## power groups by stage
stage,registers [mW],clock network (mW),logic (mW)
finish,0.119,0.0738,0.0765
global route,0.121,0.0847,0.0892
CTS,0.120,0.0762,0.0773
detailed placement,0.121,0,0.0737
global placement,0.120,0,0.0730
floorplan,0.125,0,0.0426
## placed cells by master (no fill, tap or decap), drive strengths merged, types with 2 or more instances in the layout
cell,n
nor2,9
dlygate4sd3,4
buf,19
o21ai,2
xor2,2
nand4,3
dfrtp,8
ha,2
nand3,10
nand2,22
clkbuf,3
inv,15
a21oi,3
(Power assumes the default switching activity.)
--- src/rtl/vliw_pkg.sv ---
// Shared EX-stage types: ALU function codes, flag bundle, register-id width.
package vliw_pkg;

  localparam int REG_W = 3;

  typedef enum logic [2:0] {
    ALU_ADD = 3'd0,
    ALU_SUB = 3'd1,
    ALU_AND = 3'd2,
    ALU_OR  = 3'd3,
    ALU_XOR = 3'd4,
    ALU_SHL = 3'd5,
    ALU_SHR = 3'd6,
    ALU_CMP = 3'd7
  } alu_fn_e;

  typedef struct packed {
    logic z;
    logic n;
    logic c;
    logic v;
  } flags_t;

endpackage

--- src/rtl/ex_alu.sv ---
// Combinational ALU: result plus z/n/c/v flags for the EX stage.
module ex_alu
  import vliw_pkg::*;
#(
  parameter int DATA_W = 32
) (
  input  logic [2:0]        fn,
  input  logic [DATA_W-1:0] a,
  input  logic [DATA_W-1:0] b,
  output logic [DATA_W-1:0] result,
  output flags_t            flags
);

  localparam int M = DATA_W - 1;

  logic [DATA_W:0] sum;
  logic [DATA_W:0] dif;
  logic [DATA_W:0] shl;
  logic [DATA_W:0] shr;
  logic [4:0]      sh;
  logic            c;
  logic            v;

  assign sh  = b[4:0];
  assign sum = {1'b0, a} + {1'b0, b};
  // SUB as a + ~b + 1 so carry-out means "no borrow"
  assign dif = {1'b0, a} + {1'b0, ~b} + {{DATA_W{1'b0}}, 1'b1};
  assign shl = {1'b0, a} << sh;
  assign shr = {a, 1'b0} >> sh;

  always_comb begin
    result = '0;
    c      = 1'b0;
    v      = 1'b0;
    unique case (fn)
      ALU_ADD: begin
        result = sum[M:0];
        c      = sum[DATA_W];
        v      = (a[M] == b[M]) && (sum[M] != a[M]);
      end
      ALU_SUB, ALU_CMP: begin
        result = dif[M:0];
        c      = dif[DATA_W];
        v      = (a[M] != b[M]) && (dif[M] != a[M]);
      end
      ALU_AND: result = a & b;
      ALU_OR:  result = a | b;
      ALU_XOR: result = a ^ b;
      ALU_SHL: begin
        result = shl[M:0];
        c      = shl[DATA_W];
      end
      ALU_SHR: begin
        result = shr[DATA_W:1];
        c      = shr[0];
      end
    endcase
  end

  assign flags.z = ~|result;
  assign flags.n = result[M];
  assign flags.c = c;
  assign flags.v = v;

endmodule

_ _ _

• Work to be completed:
Look for the string "placement" in the data above and return every line that has it.

• Task response:
detailed placement,0.121,0,0.0737
global placement,0.120,0,0.0730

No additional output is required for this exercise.